A:うん。元号で言うと延暦(えんりゃく)くらいから。
B:聞いたことないやつ出てきた。余計わからん。
A:やっぱ信じがたいよなぁ。こんな話。
B:これはちょっとスケールがデカすぎてわけわからん。まぁいいや。で、その生まれ変わりでなんかあったってコト?
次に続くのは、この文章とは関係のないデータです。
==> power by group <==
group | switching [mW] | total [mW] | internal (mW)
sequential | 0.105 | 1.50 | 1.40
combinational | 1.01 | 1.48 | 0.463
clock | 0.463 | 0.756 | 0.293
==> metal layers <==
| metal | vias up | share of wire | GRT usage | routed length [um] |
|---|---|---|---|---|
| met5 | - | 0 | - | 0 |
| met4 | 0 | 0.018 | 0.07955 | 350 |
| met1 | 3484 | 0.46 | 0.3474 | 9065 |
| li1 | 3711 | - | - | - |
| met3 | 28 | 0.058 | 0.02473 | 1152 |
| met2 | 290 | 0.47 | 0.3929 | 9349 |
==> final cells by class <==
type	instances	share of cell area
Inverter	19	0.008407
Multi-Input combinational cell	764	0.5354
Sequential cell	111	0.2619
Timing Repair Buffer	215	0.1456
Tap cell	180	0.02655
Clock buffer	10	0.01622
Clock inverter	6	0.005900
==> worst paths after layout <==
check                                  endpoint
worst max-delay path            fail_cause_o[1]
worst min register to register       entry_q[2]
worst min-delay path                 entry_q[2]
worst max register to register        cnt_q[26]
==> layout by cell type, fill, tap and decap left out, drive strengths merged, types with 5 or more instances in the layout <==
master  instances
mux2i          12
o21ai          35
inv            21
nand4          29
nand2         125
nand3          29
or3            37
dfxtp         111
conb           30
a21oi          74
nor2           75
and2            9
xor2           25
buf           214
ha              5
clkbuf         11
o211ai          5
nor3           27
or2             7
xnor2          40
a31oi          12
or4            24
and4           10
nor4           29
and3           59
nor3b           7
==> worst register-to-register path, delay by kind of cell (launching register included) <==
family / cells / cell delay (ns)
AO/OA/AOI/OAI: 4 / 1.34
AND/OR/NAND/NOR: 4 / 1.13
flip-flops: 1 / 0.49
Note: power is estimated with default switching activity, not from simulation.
`config.mk`:
```
export PLATFORM = sky130hd
export DESIGN_NAME = cacheline_arbiter
export DESIGN_NICKNAME = d
export VERILOG_FILES = /design/src/rtl/cacheline_arbiter_pkg.sv /design/src/rtl/cacheline_arbiter.sv
export SDC_FILE = /design/constraint.sdc
export NUM_CORES = 1
export LEC_CHECK = 0
export ABC_AREA = 0
export BUFFER_PORTS_ARGS = -buffer_cell sky130_fd_sc_hd__buf_2
export CAP_MARGIN = 15
export CORE_AREA = 10 10 525 527
export CTS_BUF_LIST = sky130_fd_sc_hd__clkbuf_2
export DETAILED_ROUTE_END_ITERATION = 7
export DIE_AREA = 0 0 535 537
export GPL_TIMING_DRIVEN = 0
export HOLD_SLACK_MARGIN = 0.15
export PLACE_DENSITY = 0.3
export SYNTH_ARGS = -nofsm -noshare
export SYNTH_HDL_FRONTEND = slang
export SYNTH_SLANG_ARGS = --single-unit
```
`constraint.sdc`:
```
create_clock -name clk -period 1.39 [get_ports clk]
set_input_delay 0.0695 -clock clk [delete_from_list [all_inputs] [get_ports clk]]
set_output_delay 0.0695 -clock clk [all_outputs]
set_load 0.01 [all_outputs]
```
==> src/rtl/regfile_mp.sv <==
// Multi-port ARM-style register file: 3 combinational reads, 2 writes, R15 = pc_in + PC_OFFSET, per-register busy scoreboard.
// Optional write-first forwarding with hazard suppression is enabled by defining REGFILE_MP_BYPASS_EN.
module regfile_mp #(
    parameter int unsigned DATA_W    = 32,
    parameter int unsigned NREGS     = 16,
    parameter int unsigned ADDR_W    = 4,
    parameter int unsigned PC_OFFSET = 8
) (
    input  logic              clk,
    input  logic              reset,
    input  logic [DATA_W-1:0] pc_in,
    input  logic [ADDR_W-1:0] ra1,
    input  logic [ADDR_W-1:0] ra2,
    input  logic [ADDR_W-1:0] ra3,
    output logic [DATA_W-1:0] rd1,
    output logic [DATA_W-1:0] rd2,
    output logic [DATA_W-1:0] rd3,
    input  logic              wea,
    input  logic [ADDR_W-1:0] waa,
    input  logic [DATA_W-1:0] wda,
    input  logic              web,
    input  logic [ADDR_W-1:0] wab,
    input  logic [DATA_W-1:0] wdb,
    input  logic              busy_set,
    input  logic [ADDR_W-1:0] busy_wa,
    input  logic              busy_clr,
    input  logic [ADDR_W-1:0] busy_ca,
    output logic [NREGS-1:0]  busy,
    output logic              hz1,
    output logic              hz2,
    output logic              hz3
);

    localparam int unsigned NSTORE = NREGS - 1;

    logic [DATA_W-1:0] regs_q [NSTORE];
    logic [DATA_W-1:0] regs_d [NSTORE];
    logic [NSTORE-1:0] busy_q;
    logic [NSTORE-1:0] busy_d;

    logic [ADDR_W-1:0] ra_v [3];
    logic [DATA_W-1:0] rd_v [3];
    logic [2:0]        hz_v;
    logic [DATA_W-1:0] pc_rd;

    // Out-of-range and R15 addresses never match any stored index, so those writes drop out naturally.
    always_comb begin
        busy_d = busy_q;
        for (int r = 0; r < NSTORE; r++) begin
            regs_d[r] = regs_q[r];
            if (wea && waa == ADDR_W'(r)) begin
                regs_d[r] = wda;
            end else if (web && wab == ADDR_W'(r)) begin
                regs_d[r] = wdb;
            end
            if (busy_set && busy_wa == ADDR_W'(r)) begin
                busy_d[r] = 1'b1;
            end else if (busy_clr && busy_ca == ADDR_W'(r)) begin
                busy_d[r] = 1'b0;
            end
        end
    end

    always_ff @(posedge clk or posedge reset) begin
        if (reset) begin
            for (int r = 0; r < NSTORE; r++) begin
                regs_q[r] <= '0;
            end
            busy_q <= '0;
        end else begin
            regs_q <= regs_d;
            busy_q <= busy_d;
        end
    end

    assign pc_rd   = pc_in + DATA_W'(PC_OFFSET);
    assign ra_v[0] = ra1;
    assign ra_v[1] = ra2;
    assign ra_v[2] = ra3;

    always_comb begin
        for (int p = 0; p < 3; p++) begin
            rd_v[p] = '0;
            hz_v[p] = 1'b0;
            if (32'(ra_v[p]) == NREGS - 1) begin
                rd_v[p] = pc_rd;
            end else if (32'(ra_v[p]) < NSTORE) begin
                rd_v[p] = regs_q[ra_v[p]];
                hz_v[p] = busy_q[ra_v[p]];
`ifdef REGFILE_MP_BYPASS_EN
                if (wea && waa == ra_v[p]) begin
                    rd_v[p] = wda;
                end else if (web && wab == ra_v[p]) begin
                    rd_v[p] = wdb;
                end
                // Returning load data is forwarded, so the consumer need not stall.
                if (busy_clr && busy_ca == ra_v[p]) begin
                    hz_v[p] = 1'b0;
                end
`endif
            end
        end
    end

    assign rd1  = rd_v[0];
    assign rd2  = rd_v[1];
    assign rd3  = rd_v[2];
    assign hz1  = hz_v[0];
    assign hz2  = hz_v[1];
    assign hz3  = hz_v[2];
    assign busy = {1'b0, busy_q};

endmodule

==> config.mk <==
export PLATFORM = sky130hd
export DESIGN_NAME = regfile_mp
export DESIGN_NICKNAME = d
export VERILOG_FILES = /design/src/rtl/regfile_mp.sv
export SDC_FILE = /design/constraint.sdc
export NUM_CORES = 2
export LEC_CHECK = 0
export CORE_MARGIN = 5
export CORE_UTILIZATION = 35
export CTS_BUF_LIST = sky130_fd_sc_hd__clkbuf_2
export CTS_CLUSTER_DIAMETER = 80
export DETAILED_ROUTE_END_ITERATION = 8
export GPL_ROUTABILITY_DRIVEN = 0
export PLACE_DENSITY_LB_ADDON = 0.25
export SLEW_MARGIN = 30
export SYNTH_ARGS = -nofsm -noshare
export SYNTH_HDL_FRONTEND = slang
export SYNTH_SLANG_ARGS = --single-unit
==> constraint.sdc <==
create_clock -name clk -period 40.5 [get_ports clk]
set_clock_uncertainty 0.15 [all_clocks]
set_input_delay 6.075 -clock clk [delete_from_list [all_inputs] [get_ports clk]]
set_output_delay 6.075 -clock clk [all_outputs]
set_load 0.01 [all_outputs]
==> reports/summary.txt <==
Share of layout cells above drive strength 1: 0.205
Register-to-register setup slack: 39,490 ps
Leading cell type in the layout, fill and taps excluded: mux2i_1
Clk Latency, worst-skew pair: 1370 ps
Initial DRC Count: 3,942
Combinational power share: 0.339
Syn_area_per_cell: 10.4 sq um
Number of synthesized register bits: 495
Clk slew on worst S/H paths: 100 ps
DRC Markers: 0
Async set or reset register ratio after synthesis: 1.00
Final antenna-violating net count: 0
Worst EP required: 34,280 ps
Total congestion overflow: 0
Period Utilization, post-route: 0.406
Worst-margin pin slew: 1070 ps
Post-DP HPWL: 90,100 microns
Storage element area: 0.0124 sq mm
Clk root buf: clkbuf_2
Leak Pwr: 16.1 nW
Critical Path Fanout Max: 9
Fillers: 9,950
Initial antenna violation count: 8
Fin nets: 3,652
Seq pwr share: 0.418
Area growth, synth to finish: 13.9%
H-tree Lvls: 4
Worst reg2reg startpoint: regs_q[222]$_DFFE_PP0P_
Via density: 6.24
Kind of critical path: input port to primary output
Initial Util: 0.354
Number of global-route vias before repair: 29,790
Die extent in x: 329 microns
Post-cts hold buffer count: 0
Cell row count: 116
Pins Over Slew Limit: 0
DRT Wirelength: 156,000 microns
Final Hold Vio Count: 0
Post-layout minimum cycle time: 16,450 ps
DIE AREA: 0.108 sq mm
Netlist cell types: 65
Post-Place Worst Slack: 24,010 ps
Commonest cells after routing, fill and taps aside: mux2i_1, dfrtp_1, a21oi_1, nor2_1, mux4_2
Top_reg_cell synth: dfrtp_1
Largest net degree at the start of global routing: 111
Setup TNS Final: 0 ps
Mapped cell area: 0.0355 sq mm
Average wire per standard cell: 31.2 microns
Sw frac: 0.365
Critical Path Source: pc_in[5]
Setup WS post-layout: 24,050 ps
RSZ-0062 raised after global routing: no
Cell-internal power: 0.00114 W
Switching power: 0.000657 W
Global router's overall resource usage: 0.281
Crit path launch type: input port
Area of the multi-input gates: 0.0218 sq mm
Worst r2r dst: regs_q[222]$_DFFE_PP0P_
Via Count: 31,104
Pwr Total: 0.00180 W
Clock power frac: 0.243
Max Cap Viol: 0
Setup violators final: 0
CP arrival: 10,220 ps
Worst Reg2Reg Path Length in Cells: 2
TritonRoute pass-1 iters: 6
Fmax: 60.8 MHz
Relative slew slack: 0.284
Setup crit end: rd2[26]
TritonCTS buffer count: 149
Global-route wire length before repair: 222,000 microns
Core area: 0.100 sq mm
Seq/Total Area, Yosys: 0.349
Sink Count: 495
Total setup buffers inserted after CTS: 0
Post-CTS resize count: 0
Post-synth EDFFs: 0
Status: completed
Hold Path Class: register to register
Synth Net Count: 3,548
P per Cell Area: 44.5 mW/mm^2
Worst Setup End Kind: primary output
Syn. warnings: 0
Synth Instances: 3,417
CTS tree: done
Die Span Y: 329 microns
Clock buffer depth: 3
VDD IR max: 0.0173 mV
IO Count: 245
Port bufs: 243
<file path="src/rtl/cpu_pkg.sv">
// ---------------------------------------------------------------------------
// cpu_pkg
// Shared definitions for the control sequencer and its helpers:
//   - opcode type codes (ir0[7:6]) and SYS sub-opcodes (ir0[3:0])
//   - sequencer state encoding (also exported on the `state` port)
//   - default data-bus IDs used by fetch / jump
//   - instruction field positions inside ir0
// ---------------------------------------------------------------------------
package cpu_pkg;

  // Sequencer states; the encoding is visible on the state output.
  typedef enum logic [1:0] {
    ST_RESET_WAIT = 2'd0,
    ST_FETCH      = 2'd1,
    ST_EXEC       = 2'd2,
    ST_HALTED     = 2'd3
  } seq_state_e;

  // Opcode type field ir0[7:6].
  typedef enum logic [1:0] {
    OP_MOV    = 2'd0,
    OP_MVI    = 2'd1,
    OP_ALU    = 2'd2,
    OP_OTHERS = 2'd3
  } op_type_e;

  // SYS sub-opcodes (OTHERS with ir0[5]=0); every other code is a NOP.
  localparam logic [3:0] SYS_HLT    = 4'd0;
  localparam logic [3:0] SYS_INC_AR = 4'd1;

  // Default bus IDs.
  localparam int DEF_IR0_ID = 0;
  localparam int DEF_MEM_ID = 1;
  localparam int DEF_PC0_ID = 6;

  // Address master select values.
  localparam logic [1:0] AMID_PC = 2'd0;
  localparam logic [1:0] AMID_AR = 2'd1;

  // ir0 field positions.
  localparam int TYPE_LO  = 6;
  localparam int SRC_LO   = 3;
  localparam int DST_LO   = 0;
  localparam int CMP_BIT  = 5;  // OTHERS: 1 = conditional jump, 0 = SYS
  localparam int FLIP_BIT = 4;  // invert the selected flag
  localparam int FSEL_LO  = 2;  // 2-bit flag select
  localparam int SYS_LO   = 0;  // 4-bit SYS sub-opcode

  function automatic op_type_e op_type(input logic [7:0] ir);
    return op_type_e'(ir[TYPE_LO +: 2]);
  endfunction

  // 3-bit register field of a MOV/MVI, starting at bit `lo`.
  function automatic logic [2:0] reg_field(input logic [7:0] ir, input int lo);
    return ir[lo +: 3];
  endfunction

endpackage

</file>
<file path="src/rtl/control_sequencer_cond_eval.sv">
// ---------------------------------------------------------------------------
// cond_eval
// Conditional-jump evaluation: picks one latched ALU flag and optionally
// inverts it.
//   status  in  STATUS_WIDTH  {sign, zero, parity, carry}
//   sel     in  2             0=carry 1=parity 2=zero 3=sign
//   flip    in  1             invert the selected flag
//   pass    out 1             jump taken
// ---------------------------------------------------------------------------
module cond_eval #(
  parameter int STATUS_WIDTH = 4
) (
  input  logic [STATUS_WIDTH-1:0] status,
  input  logic [1:0]              sel,
  input  logic                    flip,
  output logic                    pass
);

  logic flag;

  // The flag order in the status word matches the select encoding,
  // so the select is a direct bit index.
  always_comb begin
    flag = status[sel];
    pass = flag ^ flip;
  end

endmodule

</file>
<file path="src/rtl/control_sequencer.sv">
// ---------------------------------------------------------------------------
// control_sequencer
// Fetch/execute control unit. FETCH reads an opcode byte from memory into
// IR0; EXEC decodes IR0 into bus master/slave IDs, address-master select
// and strobes. It supports memory wait states, an external stall (hlt),
// a HALTED state left via resume, and a retired-instruction counter.
//
// Ports
//   clk, reset          clock, synchronous active-high reset
//   hlt                 external stall (level): freezes progress, drops strobes
//   resume              pulse, leaves HALTED
//   mem_ready           memory access completes this cycle
//   ir0, alu_status     instruction register and latched ALU flags
//   mid/sid/_en         data-bus master/slave IDs and decoder enables
//   amid                address master (0=PC, 1=AR)
//   pc_inr, ar_inr      PC / AR increment strobes
//   alu_en, alu_opcode  ALU strobe and operation
//   halted, state       status
//   instr_count         retired instructions (wraps)
//
// All outputs are combinational decodes of the registered state plus the
// current inputs, so strobes react to mem_ready/hlt in the same cycle.
// ---------------------------------------------------------------------------
module control_sequencer
  import cpu_pkg::*;
#(
  parameter int ID_WIDTH     = 3,
  parameter int ALU_OP_WIDTH = 4,
  parameter int STATUS_WIDTH = 4,
  parameter int IR0_ID       = DEF_IR0_ID,
  parameter int MEM_ID       = DEF_MEM_ID,
  parameter int PC0_ID       = DEF_PC0_ID,
  parameter int CNT_WIDTH    = 16
) (
  input  logic                    clk,
  input  logic                    reset,
  input  logic                    hlt,
  input  logic                    resume,
  input  logic                    mem_ready,
  input  logic [7:0]              ir0,
  input  logic [STATUS_WIDTH-1:0] alu_status,
  output logic [ID_WIDTH-1:0]     mid,
  output logic [ID_WIDTH-1:0]     sid,
  output logic                    mid_en,
  output logic                    sid_en,
  output logic [1:0]              amid,
  output logic                    pc_inr,
  output logic                    ar_inr,
  output logic                    alu_en,
  output logic [ALU_OP_WIDTH-1:0] alu_opcode,
  output logic                    halted,
  output logic [1:0]              state,
  output logic [CNT_WIDTH-1:0]    instr_count
);

  localparam logic [ID_WIDTH-1:0] MEM_ID_W = ID_WIDTH'(MEM_ID);
  localparam logic [ID_WIDTH-1:0] IR0_ID_W = ID_WIDTH'(IR0_ID);
  localparam logic [ID_WIDTH-1:0] PC0_ID_W = ID_WIDTH'(PC0_ID);

  seq_state_e           state_q, state_d;
  logic [CNT_WIDTH-1:0] cnt_q, cnt_d;

  // Instruction fields.
  op_type_e            ir_type;
  logic [ID_WIDTH-1:0] src_id, dst_id;
  logic [3:0]          sys_op;
  logic                is_cmp, jmp_pass;
  logic                mov_mem;

  // Decode results before hlt gating.
  logic                bus_en;
  logic                pc_raw, ar_raw, alu_raw;
  logic                step_done;  // current state's work finishes this cycle
  logic                to_halt;    // EXEC is retiring a HLT
  logic                stall;

  always_comb begin
    ir_type = op_type(ir0);
    src_id  = ID_WIDTH'(reg_field(ir0, SRC_LO));
    dst_id  = ID_WIDTH'(reg_field(ir0, DST_LO));
    sys_op  = ir0[SYS_LO +: 4];
    is_cmp  = ir0[CMP_BIT];
    mov_mem = (src_id == MEM_ID_W) || (dst_id == MEM_ID_W);
  end

  cond_eval #(
    .STATUS_WIDTH(STATUS_WIDTH)
  ) u_cond_eval (
    .status (alu_status),
    .sel    (ir0[FSEL_LO +: 2]),
    .flip   (ir0[FLIP_BIT]),
    .pass   (jmp_pass)
  );

  // hlt never holds the sequencer in RESET_WAIT.
  assign stall = hlt && (state_q != ST_RESET_WAIT);

  // ---------------------------------------------------------------------
  // Output / completion decode
  // ---------------------------------------------------------------------
  always_comb begin
    mid       = '0;
    sid       = '0;
    amid      = AMID_PC;
    bus_en    = 1'b0;
    pc_raw    = 1'b0;
    ar_raw    = 1'b0;
    alu_raw   = 1'b0;
    step_done = 1'b0;
    to_halt   = 1'b0;

    unique case (state_q)
      ST_FETCH: begin
        mid       = MEM_ID_W;
        sid       = IR0_ID_W;
        bus_en    = 1'b1;
        pc_raw    = mem_ready;
        step_done = mem_ready;
      end

      ST_EXEC: begin
        unique case (ir_type)
          OP_MOV: begin
            mid       = src_id;
            sid       = dst_id;
            bus_en    = 1'b1;
            amid      = mov_mem ? AMID_AR : AMID_PC;
            step_done = !mov_mem || mem_ready;
          end
          OP_MVI: begin
            // Immediate operand is read through PC, which then advances.
            mid       = MEM_ID_W;
            sid       = dst_id;
            bus_en    = 1'b1;
            pc_raw    = mem_ready;
            step_done = mem_ready;
          end
          OP_ALU: begin
            alu_raw   = 1'b1;
            step_done = 1'b1;
          end
          OP_OTHERS: begin
            if (is_cmp) begin
              if (jmp_pass) begin
                // Load the jump target straight from memory into PC.
                mid       = MEM_ID_W;
                sid       = PC0_ID_W;
                bus_en    = 1'b1;
                step_done = mem_ready;
              end else begin
                // Not taken: step PC over the target operand.
                pc_raw    = 1'b1;
                step_done = 1'b1;
              end
            end else begin
              step_done = 1'b1;
              if (sys_op == SYS_HLT)         to_halt = 1'b1;
              else if (sys_op == SYS_INC_AR) ar_raw  = 1'b1;
            end
          end
          default: ;
        endcase
      end

      default: ;  // RESET_WAIT, HALTED: bus idle
    endcase
  end

  // Strobes are suppressed while stalled; IDs and amid keep their decode.
  always_comb begin
    mid_en      = bus_en && !stall;
    sid_en      = bus_en && !stall;
    pc_inr      = pc_raw && !stall;
    ar_inr      = ar_raw && !stall;
    alu_en      = alu_raw && !stall;
    alu_opcode  = ir0[ALU_OP_WIDTH-1:0];
    halted      = (state_q == ST_HALTED);
    state       = state_q;
    instr_count = cnt_q;
  end

  // ---------------------------------------------------------------------
  // Next state and retired-instruction counter
  // ---------------------------------------------------------------------
  always_comb begin
    state_d = state_q;
    cnt_d   = cnt_q;
    if (!stall) begin
      unique case (state_q)
        ST_RESET_WAIT: state_d = ST_FETCH;
        ST_FETCH:      if (step_done) state_d = ST_EXEC;
        ST_EXEC: begin
          if (step_done) begin
            state_d = to_halt ? ST_HALTED : ST_FETCH;
            cnt_d   = cnt_q + CNT_WIDTH'(1);  // HLT retires too
          end
        end
        ST_HALTED:     if (resume) state_d = ST_FETCH;
        default:       state_d = ST_RESET_WAIT;
      endcase
    end
  end

  always_ff @(posedge clk) begin
    if (reset) begin
      state_q <= ST_RESET_WAIT;
      cnt_q   <= '0;
    end else begin
      state_q <= state_d;
      cnt_q   <= cnt_d;
    end
  end

endmodule

</file>
===== src/rtl/instr_loader.sv =====
// instr_loader
//
// Writer side of the instruction memory write port. A host byte stream
// (valid/ready) carries a little-endian 32-bit word count N followed by N
// little-endian instruction words. Each assembled word is written to
// instruction memory in a single one-cycle WRITE state. When all N words
// are written the loader raises done so the core can be released. A header
// that asks for more words than the memory holds raises err instead, and
// nothing is written.
//
// Ports:
//   clk, rst        system clock, asynchronous active-high reset
//   start           one-cycle pulse that begins a load session (ignored while busy)
//   rx_valid        byte available on rx_data
//   rx_data         stream byte
//   rx_ready        loader accepts a byte this cycle (HDR and DATA only)
//   mem_we, mem_en  instruction memory write strobe (WRITE state only)
//   mem_addr        byte address of the word being written
//   mem_din         word being written
//   busy            session in progress (HDR, DATA, WRITE)
//   done            load completed; held until the next start or reset
//   err             header word count too large; held until the next start or reset
//   words_loaded    number of words written this session

module instr_loader #(
    parameter int          DEPTH_WORDS = 32,
    parameter logic [31:0] BASE_ADDR   = 32'h0
) (
    input  logic        clk,
    input  logic        rst,
    input  logic        start,
    input  logic        rx_valid,
    input  logic [7:0]  rx_data,
    output logic        rx_ready,
    output logic        mem_we,
    output logic        mem_en,
    output logic [31:0] mem_addr,
    output logic [31:0] mem_din,
    output logic        busy,
    output logic        done,
    output logic        err,
    output logic [15:0] words_loaded
);

    localparam logic [2:0] IDLE  = 3'd0;
    localparam logic [2:0] HDR   = 3'd1;
    localparam logic [2:0] DATA  = 3'd2;
    localparam logic [2:0] WRITE = 3'd3;
    localparam logic [2:0] DONE  = 3'd4;
    localparam logic [2:0] ERR   = 3'd5;

    localparam logic [31:0] DEPTH_LIMIT = 32'(DEPTH_WORDS);

    logic [2:0]  state;
    logic [1:0]  byte_cnt;
    logic [23:0] asm_word;
    logic [15:0] word_target;
    logic [15:0] words_cnt;
    logic        xfer;
    logic [31:0] full_word;
    logic [15:0] next_cnt;

    // The assembly register keeps only the three earlier bytes; the fourth
    // byte is still on rx_data when the word completes, so the complete
    // word is formed combinationally at that moment.
    assign xfer      = rx_valid & rx_ready;
    assign full_word = {rx_data, asm_word};
    assign next_cnt  = words_cnt + 16'd1;

    // Main FSM. The word index and words_loaded always hold the same value,
    // so a single counter serves both roles. The write address and data are
    // registered on the last byte of each word and then simply hold, which
    // keeps them stable outside WRITE. byte_cnt is two bits wide and wraps
    // back to zero by itself on every fourth byte.
    always_ff @(posedge clk or posedge rst) begin
        if (rst) begin
            state       <= IDLE;
            byte_cnt    <= 2'd0;
            asm_word    <= 24'd0;
            word_target <= 16'd0;
            words_cnt   <= 16'd0;
            mem_addr    <= BASE_ADDR;
            mem_din     <= 32'd0;
        end else begin
            case (state)
                IDLE, DONE, ERR: begin
                    if (start) begin
                        state     <= HDR;
                        byte_cnt  <= 2'd0;
                        words_cnt <= 16'd0;
                    end
                end
                HDR: begin
                    if (xfer) begin
                        byte_cnt <= byte_cnt + 2'd1;
                        asm_word <= {rx_data, asm_word[23:8]};
                        if (byte_cnt == 2'd3) begin
                            word_target <= full_word[15:0];
                            if (full_word == 32'd0) begin
                                state <= DONE;
                            end else if (full_word > DEPTH_LIMIT) begin
                                state <= ERR;
                            end else begin
                                state <= DATA;
                            end
                        end
                    end
                end
                DATA: begin
                    if (xfer) begin
                        byte_cnt <= byte_cnt + 2'd1;
                        asm_word <= {rx_data, asm_word[23:8]};
                        if (byte_cnt == 2'd3) begin
                            mem_din  <= full_word;
                            mem_addr <= BASE_ADDR + {14'd0, words_cnt, 2'b00};
                            state    <= WRITE;
                        end
                    end
                end
                WRITE: begin
                    words_cnt <= next_cnt;
                    state     <= (next_cnt == word_target) ? DONE : DATA;
                end
                default: begin
                    state <= IDLE;
                end
            endcase
        end
    end

    // Status and handshake outputs decode straight from the state, so an
    // asynchronous reset takes them to their idle values at once.
    always_comb begin
        rx_ready     = (state == HDR) || (state == DATA);
        mem_we       = (state == WRITE);
        mem_en       = (state == WRITE);
        busy         = (state == HDR) || (state == DATA) || (state == WRITE);
        done         = (state == DONE);
        err          = (state == ERR);
        words_loaded = words_cnt;
    end

endmodule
A:ああうん。実は、その…生まれ変わる前に、未来を誓い合った人がいてさ。
B:え、生まれ変わる前に。
A:そう、生まれ変わっても一緒になりましょう的な。で、今回も無事出会えたんだんだけどさ。
B:何それ、ロマンチックじゃん。
A:いやそうでもないよ。
B:…そうなの?
A:最初はそうだったけど、回数重ねると慣れてきちゃうからさ。
B:人間の慣れってすごいな…数十憶分の1も行けるもんなんだ。
A:うん…で、今世で巡り合ったのがつい一か月前なんだよ。
B:結構最近だ。
A:今回かなり早い方でさ、出会ったはいいけどお互いおじいちゃんおばあちゃんとかけっこうあるし。
B:うーん、いいことじゃん?
A:それはまあ割とうれしいんだけど、こっからが問題でさ。
B:ほうほう。
A:今一緒に住んでんだけど。
B:ふんふん。
A:その…ごはんの食べ方がめっちゃ汚くて。
B:…え?
A:食べ方めっちゃ汚くて。
B:え、それだけ?
A:それだけって。綺麗好きなの知ってるでしょ?めっちゃ地雷でさ…
B:いや、えぇ。
A:なに。
B:え、だって千年とか二千年越しのすげー大恋愛じゃん、それをさぁ…食べ方って。
A:何年だって譲れないとこは譲れないよ。ていうか言い方がおおげさ。
B:おおげさったって、お前話の入り方からしてだいぶおおげさだったじゃん。
A:そうか?
B:そうだよ。
A:ま、お前がそういうんならそうか。
B:こう、ほら…もっと超常的な。魂の距離が離れて~とかこう、そういうのじゃないの。
A:魂の距離?なにそれ。
B:いやわかかんないけどね?生まれ変わりのイメージっていうかさ。
A:実際そんな大したことないんだって。
B:じゃあ何、生まれ変わりの話云々は置いておいて、お前が相談したいのは恋人の食事マナーが悪くて悩んでるって?
A:まあそうなるな。
B:あんまり生まれ変わりの話関係なくない?
A:いや関係ある。
B:こっから?
A:そう、こっから。お前にお願いしたくて。
B:お願い?何を。
A:預けたいんだよ。
B:預けッ…!?恋人を????
A:うん、そういうの得意だろ?
B:ちょっと待てよ、どういうことだよ。
A:動物好きだったろ。
B:人間は例外だよ!
A:いや犬。
B:あ?
A:俺の思い人、いま犬。
B:犬う?
A:うん。
B:…え、じゃあ食べ方が汚いってのは
A:エサの食い方が超下手
B:じゃあ、速めに出会えたっていうのは。
A:魂が一緒だったら種族とか関係なくね?
B:おおうここで求めてた転生者しぐさが出てきたよ。こういうタイミングでは求めてねえよ。
A:とはいえ犬の世話とかわからんから詳しいやつに頼みたくて。
B:はあ…でもいいのか?その、仮にも思い人を他人に預けて。
A:ああ、そこは大丈夫。お前の魂は…きれいだからな。
B:……………お前がそういうんならそうなんだろうよ。